__Records to use__.
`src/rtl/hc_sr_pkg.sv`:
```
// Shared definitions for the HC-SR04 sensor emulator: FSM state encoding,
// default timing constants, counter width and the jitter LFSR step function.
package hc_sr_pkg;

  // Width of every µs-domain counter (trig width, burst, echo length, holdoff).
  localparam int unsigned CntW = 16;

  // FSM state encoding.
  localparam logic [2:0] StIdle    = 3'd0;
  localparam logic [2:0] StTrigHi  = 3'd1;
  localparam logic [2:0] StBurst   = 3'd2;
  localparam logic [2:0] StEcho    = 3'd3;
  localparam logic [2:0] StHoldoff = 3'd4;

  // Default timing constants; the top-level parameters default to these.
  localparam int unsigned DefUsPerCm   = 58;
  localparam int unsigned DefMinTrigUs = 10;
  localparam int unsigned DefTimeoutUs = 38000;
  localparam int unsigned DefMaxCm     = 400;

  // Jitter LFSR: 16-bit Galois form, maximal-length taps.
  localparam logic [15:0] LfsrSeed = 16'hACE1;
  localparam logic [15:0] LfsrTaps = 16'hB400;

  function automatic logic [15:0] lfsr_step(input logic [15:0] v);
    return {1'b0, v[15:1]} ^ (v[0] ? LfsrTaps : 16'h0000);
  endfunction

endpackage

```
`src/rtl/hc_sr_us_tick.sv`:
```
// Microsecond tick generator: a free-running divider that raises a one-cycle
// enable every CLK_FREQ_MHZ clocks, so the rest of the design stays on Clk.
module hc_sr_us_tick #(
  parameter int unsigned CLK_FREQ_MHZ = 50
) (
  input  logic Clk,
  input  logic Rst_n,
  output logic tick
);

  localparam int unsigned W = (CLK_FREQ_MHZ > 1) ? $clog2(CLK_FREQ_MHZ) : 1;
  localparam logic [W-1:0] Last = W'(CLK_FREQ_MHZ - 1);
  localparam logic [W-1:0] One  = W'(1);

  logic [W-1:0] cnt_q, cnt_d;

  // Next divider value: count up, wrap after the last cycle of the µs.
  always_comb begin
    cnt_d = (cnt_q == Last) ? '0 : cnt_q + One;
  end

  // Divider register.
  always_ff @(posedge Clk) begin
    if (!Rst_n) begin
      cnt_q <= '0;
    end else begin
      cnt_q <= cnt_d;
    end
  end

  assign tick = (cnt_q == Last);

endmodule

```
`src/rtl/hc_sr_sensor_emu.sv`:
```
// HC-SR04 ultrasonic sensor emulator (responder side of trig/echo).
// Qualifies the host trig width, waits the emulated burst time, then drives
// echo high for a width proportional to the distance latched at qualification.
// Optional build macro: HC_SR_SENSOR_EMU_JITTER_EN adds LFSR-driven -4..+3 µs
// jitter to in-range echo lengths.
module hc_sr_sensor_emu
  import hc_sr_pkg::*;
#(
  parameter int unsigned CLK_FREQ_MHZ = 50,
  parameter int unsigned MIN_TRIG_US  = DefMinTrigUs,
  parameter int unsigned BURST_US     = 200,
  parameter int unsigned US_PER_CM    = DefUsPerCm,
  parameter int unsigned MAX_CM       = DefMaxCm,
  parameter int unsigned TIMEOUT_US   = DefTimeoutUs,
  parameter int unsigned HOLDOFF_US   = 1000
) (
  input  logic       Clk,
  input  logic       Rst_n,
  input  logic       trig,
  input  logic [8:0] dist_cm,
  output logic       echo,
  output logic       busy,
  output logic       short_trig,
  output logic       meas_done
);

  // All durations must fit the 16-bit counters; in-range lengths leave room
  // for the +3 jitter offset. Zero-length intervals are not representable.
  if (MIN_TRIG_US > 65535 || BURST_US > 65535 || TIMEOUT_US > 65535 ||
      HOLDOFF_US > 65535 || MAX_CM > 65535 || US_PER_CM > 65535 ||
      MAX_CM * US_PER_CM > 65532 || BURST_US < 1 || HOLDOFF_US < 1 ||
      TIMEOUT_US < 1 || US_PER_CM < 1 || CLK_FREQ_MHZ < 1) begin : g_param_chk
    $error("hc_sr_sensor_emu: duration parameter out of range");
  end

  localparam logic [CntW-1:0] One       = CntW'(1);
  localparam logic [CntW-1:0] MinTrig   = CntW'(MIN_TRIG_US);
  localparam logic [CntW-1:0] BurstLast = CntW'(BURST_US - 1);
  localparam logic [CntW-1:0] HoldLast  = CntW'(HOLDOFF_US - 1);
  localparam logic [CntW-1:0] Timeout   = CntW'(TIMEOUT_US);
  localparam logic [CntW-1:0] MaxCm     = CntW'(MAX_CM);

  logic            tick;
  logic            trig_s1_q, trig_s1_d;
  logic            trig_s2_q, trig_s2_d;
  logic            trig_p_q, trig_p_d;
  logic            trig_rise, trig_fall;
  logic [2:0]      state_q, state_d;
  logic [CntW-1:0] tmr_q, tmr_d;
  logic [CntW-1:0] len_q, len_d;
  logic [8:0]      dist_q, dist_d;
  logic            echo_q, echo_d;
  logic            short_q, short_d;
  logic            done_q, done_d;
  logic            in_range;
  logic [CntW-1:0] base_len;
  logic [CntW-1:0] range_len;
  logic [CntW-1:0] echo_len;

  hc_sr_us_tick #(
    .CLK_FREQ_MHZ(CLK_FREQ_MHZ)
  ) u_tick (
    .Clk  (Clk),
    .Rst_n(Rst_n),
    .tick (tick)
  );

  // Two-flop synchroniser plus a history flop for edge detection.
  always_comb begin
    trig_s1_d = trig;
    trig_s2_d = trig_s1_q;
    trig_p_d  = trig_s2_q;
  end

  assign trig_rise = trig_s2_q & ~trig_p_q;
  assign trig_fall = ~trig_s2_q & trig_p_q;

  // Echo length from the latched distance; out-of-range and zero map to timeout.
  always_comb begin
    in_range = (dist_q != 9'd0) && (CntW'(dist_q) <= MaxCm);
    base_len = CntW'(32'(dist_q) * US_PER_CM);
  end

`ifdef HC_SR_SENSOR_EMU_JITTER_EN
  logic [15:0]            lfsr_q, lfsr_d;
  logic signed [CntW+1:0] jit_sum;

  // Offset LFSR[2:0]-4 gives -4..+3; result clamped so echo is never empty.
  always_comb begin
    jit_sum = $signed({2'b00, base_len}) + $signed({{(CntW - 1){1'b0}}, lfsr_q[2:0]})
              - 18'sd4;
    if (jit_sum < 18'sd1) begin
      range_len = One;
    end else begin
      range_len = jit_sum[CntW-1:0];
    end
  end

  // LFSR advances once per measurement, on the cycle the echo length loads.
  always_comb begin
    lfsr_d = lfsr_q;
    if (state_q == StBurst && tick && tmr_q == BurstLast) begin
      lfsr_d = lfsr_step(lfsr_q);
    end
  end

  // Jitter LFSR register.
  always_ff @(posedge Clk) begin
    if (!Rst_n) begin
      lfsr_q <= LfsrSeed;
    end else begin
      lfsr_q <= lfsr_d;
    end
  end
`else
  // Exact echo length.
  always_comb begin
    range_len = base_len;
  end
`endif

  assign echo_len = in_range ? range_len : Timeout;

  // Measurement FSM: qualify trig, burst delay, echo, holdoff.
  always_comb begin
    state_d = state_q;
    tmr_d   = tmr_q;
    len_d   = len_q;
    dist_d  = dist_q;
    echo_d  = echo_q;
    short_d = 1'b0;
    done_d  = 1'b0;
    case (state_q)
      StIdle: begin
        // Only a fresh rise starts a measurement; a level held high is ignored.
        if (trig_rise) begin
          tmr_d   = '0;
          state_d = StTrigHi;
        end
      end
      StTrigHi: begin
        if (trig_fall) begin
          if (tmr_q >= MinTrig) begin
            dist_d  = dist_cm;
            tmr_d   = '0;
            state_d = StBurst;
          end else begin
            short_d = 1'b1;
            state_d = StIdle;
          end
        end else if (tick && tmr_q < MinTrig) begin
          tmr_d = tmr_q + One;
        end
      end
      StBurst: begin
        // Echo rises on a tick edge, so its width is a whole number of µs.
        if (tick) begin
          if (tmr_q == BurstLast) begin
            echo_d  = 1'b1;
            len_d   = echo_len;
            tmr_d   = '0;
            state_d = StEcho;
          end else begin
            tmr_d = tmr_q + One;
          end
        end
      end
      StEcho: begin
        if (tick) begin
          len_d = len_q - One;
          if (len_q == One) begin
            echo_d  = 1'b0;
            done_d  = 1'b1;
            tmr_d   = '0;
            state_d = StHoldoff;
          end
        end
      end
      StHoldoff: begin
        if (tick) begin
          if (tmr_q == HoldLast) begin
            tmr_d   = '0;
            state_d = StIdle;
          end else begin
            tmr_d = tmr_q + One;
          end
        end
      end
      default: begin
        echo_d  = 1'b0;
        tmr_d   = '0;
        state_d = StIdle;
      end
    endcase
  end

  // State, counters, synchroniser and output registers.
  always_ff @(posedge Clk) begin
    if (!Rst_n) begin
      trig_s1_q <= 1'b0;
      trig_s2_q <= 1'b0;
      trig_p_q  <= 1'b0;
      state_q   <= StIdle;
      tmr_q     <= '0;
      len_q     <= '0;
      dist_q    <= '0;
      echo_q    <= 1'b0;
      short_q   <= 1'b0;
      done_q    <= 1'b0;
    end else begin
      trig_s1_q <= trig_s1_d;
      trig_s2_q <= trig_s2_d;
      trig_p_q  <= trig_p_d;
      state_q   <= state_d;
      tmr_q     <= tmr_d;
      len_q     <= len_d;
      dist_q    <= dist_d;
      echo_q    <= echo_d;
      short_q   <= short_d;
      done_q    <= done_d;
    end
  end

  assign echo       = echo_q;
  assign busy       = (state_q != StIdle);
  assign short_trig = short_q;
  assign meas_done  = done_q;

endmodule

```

...

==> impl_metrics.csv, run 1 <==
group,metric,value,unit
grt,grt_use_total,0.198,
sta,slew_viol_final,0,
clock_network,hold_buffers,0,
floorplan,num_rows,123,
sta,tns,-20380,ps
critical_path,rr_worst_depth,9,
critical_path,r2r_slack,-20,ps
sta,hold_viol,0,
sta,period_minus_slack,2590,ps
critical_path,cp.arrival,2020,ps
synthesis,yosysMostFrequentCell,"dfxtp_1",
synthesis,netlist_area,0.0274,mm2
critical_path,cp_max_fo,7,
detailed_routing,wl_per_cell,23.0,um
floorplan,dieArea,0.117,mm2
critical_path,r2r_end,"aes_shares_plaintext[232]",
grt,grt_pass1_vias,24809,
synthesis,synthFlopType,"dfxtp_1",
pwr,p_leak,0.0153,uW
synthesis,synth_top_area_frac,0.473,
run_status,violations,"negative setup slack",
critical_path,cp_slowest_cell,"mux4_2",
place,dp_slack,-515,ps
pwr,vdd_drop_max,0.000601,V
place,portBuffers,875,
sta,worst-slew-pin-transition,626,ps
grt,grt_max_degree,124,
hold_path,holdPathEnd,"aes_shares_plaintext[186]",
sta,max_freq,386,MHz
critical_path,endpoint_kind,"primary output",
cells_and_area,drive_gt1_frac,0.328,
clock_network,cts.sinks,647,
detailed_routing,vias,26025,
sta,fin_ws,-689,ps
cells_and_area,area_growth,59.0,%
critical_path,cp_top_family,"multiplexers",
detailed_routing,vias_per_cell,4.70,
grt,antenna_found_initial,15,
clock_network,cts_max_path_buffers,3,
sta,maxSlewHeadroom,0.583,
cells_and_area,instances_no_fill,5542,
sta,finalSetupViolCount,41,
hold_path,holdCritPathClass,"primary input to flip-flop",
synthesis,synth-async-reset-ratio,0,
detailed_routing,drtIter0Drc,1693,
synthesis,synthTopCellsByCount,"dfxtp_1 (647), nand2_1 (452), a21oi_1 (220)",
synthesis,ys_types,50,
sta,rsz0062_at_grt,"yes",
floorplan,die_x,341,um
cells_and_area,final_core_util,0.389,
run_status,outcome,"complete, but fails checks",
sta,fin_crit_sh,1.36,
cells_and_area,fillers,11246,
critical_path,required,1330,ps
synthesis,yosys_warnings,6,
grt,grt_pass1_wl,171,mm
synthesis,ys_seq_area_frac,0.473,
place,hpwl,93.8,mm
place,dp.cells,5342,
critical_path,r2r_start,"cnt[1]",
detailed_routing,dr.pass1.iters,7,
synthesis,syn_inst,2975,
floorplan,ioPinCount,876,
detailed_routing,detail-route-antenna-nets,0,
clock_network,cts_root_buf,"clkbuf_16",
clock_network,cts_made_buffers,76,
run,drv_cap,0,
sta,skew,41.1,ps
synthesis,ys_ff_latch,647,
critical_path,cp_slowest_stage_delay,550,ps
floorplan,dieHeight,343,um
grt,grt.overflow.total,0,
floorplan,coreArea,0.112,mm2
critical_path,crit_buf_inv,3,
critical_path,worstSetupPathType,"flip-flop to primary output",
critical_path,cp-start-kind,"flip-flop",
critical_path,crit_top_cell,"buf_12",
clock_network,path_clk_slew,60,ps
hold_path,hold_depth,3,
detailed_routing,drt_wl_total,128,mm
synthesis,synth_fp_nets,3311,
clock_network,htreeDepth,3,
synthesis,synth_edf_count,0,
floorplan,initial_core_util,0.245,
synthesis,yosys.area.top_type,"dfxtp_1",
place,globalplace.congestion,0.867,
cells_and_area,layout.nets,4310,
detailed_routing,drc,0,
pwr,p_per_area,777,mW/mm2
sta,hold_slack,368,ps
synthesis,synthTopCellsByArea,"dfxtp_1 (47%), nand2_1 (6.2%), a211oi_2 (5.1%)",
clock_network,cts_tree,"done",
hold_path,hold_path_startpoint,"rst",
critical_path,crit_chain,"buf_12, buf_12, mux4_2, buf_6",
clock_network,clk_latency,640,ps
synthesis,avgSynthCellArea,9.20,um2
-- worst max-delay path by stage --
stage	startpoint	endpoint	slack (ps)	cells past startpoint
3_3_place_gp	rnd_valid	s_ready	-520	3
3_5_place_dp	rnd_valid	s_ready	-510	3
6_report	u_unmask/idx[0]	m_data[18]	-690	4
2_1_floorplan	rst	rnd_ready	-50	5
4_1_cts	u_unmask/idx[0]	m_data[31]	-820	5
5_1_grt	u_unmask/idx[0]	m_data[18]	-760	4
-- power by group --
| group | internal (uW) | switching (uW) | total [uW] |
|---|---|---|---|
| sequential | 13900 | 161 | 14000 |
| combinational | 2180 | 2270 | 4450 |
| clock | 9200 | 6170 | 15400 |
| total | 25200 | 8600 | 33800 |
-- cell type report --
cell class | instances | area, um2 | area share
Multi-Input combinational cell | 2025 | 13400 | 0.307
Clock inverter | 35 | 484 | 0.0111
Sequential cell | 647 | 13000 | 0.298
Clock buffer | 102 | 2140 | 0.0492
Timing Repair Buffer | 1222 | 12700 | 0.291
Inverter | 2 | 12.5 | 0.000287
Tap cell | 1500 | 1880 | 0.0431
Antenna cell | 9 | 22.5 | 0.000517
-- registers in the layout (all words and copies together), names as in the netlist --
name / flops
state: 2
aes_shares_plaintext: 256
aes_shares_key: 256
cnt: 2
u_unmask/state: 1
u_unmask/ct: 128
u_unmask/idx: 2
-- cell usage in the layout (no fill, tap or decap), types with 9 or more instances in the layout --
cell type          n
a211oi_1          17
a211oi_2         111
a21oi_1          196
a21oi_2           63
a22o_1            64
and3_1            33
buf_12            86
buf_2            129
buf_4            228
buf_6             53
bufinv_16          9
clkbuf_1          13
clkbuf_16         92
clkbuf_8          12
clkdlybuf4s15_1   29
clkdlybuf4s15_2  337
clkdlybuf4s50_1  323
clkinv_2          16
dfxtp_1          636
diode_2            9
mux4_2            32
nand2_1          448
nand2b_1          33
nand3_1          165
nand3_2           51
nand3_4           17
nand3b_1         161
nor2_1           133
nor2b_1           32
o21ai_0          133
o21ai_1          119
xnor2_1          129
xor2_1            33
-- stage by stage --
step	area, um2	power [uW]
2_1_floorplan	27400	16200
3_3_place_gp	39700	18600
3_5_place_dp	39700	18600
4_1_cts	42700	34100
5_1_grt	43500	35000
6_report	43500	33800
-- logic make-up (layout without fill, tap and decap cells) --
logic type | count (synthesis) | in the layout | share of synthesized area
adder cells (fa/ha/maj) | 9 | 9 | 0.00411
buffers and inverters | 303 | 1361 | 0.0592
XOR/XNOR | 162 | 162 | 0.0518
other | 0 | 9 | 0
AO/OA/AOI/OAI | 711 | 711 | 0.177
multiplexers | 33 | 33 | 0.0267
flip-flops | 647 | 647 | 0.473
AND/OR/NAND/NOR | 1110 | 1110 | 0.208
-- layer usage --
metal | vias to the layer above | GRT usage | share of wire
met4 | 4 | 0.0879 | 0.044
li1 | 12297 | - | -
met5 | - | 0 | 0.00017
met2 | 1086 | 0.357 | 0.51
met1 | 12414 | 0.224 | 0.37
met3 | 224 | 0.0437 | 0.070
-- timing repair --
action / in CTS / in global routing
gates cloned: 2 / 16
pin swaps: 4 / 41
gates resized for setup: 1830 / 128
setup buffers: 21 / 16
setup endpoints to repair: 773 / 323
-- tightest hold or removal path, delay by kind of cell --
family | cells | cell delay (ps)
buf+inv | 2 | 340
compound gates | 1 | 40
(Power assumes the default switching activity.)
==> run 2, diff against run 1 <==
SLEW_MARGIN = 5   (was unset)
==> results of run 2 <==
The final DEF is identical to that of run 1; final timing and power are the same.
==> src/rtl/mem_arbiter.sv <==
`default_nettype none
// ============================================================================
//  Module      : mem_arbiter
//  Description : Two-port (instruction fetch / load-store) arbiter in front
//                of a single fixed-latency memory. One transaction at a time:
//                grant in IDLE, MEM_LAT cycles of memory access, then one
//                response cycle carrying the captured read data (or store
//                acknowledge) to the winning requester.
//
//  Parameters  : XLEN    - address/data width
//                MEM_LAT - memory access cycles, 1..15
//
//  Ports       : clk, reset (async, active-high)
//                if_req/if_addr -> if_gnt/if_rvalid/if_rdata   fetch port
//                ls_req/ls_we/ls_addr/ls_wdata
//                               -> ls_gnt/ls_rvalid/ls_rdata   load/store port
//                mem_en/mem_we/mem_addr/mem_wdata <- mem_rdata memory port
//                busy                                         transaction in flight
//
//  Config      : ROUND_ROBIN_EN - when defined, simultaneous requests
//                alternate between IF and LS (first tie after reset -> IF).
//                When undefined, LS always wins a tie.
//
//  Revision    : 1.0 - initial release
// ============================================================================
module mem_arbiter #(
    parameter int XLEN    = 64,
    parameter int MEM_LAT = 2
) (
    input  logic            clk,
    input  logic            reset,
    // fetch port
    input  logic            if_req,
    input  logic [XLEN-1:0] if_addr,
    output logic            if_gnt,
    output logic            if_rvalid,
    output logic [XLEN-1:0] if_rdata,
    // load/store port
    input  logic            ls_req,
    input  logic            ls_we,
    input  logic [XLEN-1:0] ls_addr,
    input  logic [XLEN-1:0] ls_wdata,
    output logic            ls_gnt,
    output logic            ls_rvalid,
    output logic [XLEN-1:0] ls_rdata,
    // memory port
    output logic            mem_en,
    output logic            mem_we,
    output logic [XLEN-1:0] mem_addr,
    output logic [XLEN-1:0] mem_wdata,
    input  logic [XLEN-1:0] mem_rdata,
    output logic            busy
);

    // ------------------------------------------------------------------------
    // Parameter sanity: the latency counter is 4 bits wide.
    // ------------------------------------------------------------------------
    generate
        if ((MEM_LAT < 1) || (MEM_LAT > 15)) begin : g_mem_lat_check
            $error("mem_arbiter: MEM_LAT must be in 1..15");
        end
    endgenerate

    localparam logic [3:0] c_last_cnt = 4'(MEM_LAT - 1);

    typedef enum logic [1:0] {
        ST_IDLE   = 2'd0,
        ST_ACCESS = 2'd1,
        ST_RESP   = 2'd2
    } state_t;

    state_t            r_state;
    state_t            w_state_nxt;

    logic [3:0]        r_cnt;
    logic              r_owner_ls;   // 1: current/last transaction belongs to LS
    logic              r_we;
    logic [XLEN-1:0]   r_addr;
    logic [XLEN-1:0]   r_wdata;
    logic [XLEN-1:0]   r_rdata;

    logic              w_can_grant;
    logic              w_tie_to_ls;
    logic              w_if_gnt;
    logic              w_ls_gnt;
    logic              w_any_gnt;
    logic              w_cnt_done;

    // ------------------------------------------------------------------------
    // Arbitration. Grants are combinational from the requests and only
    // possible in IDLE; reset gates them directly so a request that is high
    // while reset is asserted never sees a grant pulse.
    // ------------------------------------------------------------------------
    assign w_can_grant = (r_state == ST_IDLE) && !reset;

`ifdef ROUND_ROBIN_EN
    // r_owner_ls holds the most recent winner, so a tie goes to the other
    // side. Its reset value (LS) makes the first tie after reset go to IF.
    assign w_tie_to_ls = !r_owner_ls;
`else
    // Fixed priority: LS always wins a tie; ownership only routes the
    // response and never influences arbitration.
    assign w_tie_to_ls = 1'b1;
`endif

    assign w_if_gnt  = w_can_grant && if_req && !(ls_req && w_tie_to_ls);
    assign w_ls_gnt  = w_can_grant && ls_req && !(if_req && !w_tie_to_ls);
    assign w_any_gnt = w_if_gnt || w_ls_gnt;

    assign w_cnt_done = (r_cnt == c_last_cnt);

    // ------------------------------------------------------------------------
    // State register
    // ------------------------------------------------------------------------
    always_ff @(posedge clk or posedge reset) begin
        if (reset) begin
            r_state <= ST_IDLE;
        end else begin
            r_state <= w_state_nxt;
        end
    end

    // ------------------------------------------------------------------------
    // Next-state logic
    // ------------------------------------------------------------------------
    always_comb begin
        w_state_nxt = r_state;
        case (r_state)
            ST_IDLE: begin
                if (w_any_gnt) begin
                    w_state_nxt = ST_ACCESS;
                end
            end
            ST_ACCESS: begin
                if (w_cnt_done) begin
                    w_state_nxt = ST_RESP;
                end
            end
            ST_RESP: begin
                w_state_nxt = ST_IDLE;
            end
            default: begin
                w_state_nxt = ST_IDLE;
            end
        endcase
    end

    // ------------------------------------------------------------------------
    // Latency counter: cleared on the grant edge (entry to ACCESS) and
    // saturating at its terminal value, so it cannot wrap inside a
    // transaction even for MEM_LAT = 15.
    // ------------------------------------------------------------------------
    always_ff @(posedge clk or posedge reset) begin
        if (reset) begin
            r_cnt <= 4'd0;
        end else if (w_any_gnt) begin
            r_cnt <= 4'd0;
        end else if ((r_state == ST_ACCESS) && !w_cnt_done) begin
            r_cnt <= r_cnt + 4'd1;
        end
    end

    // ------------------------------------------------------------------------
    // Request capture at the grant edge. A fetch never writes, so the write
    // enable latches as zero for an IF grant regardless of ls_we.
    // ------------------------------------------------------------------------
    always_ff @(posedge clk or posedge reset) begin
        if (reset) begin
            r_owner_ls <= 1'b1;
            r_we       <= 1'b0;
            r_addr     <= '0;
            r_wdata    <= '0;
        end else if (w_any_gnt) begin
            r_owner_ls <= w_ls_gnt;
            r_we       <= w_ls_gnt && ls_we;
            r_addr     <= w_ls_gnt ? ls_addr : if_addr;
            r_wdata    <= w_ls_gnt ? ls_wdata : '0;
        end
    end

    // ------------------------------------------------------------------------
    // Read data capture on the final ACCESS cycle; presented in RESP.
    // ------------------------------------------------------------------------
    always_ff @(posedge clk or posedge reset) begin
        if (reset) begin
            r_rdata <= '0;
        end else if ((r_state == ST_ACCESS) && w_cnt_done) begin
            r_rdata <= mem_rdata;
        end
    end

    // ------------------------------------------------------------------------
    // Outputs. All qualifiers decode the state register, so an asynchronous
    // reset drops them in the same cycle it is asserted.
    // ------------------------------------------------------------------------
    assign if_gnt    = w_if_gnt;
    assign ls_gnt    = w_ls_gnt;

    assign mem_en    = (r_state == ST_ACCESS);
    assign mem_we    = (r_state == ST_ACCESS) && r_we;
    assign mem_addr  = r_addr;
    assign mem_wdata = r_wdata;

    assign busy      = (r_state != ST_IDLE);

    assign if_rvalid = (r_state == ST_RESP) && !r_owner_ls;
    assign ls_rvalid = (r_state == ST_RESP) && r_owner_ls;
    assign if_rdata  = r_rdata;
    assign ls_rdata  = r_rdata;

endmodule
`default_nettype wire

__Problem__.
All lines above from the one with "impl_metrics.csv, run 1" to the one with "critical_path,cp.arrival,2020,ps", inclusive, should be copied exactly, and no other lines.

__Reply__.
==> impl_metrics.csv, run 1 <==
group,metric,value,unit
grt,grt_use_total,0.198,
sta,slew_viol_final,0,
clock_network,hold_buffers,0,
floorplan,num_rows,123,
sta,tns,-20380,ps
critical_path,rr_worst_depth,9,
critical_path,r2r_slack,-20,ps
sta,hold_viol,0,
sta,period_minus_slack,2590,ps
critical_path,cp.arrival,2020,ps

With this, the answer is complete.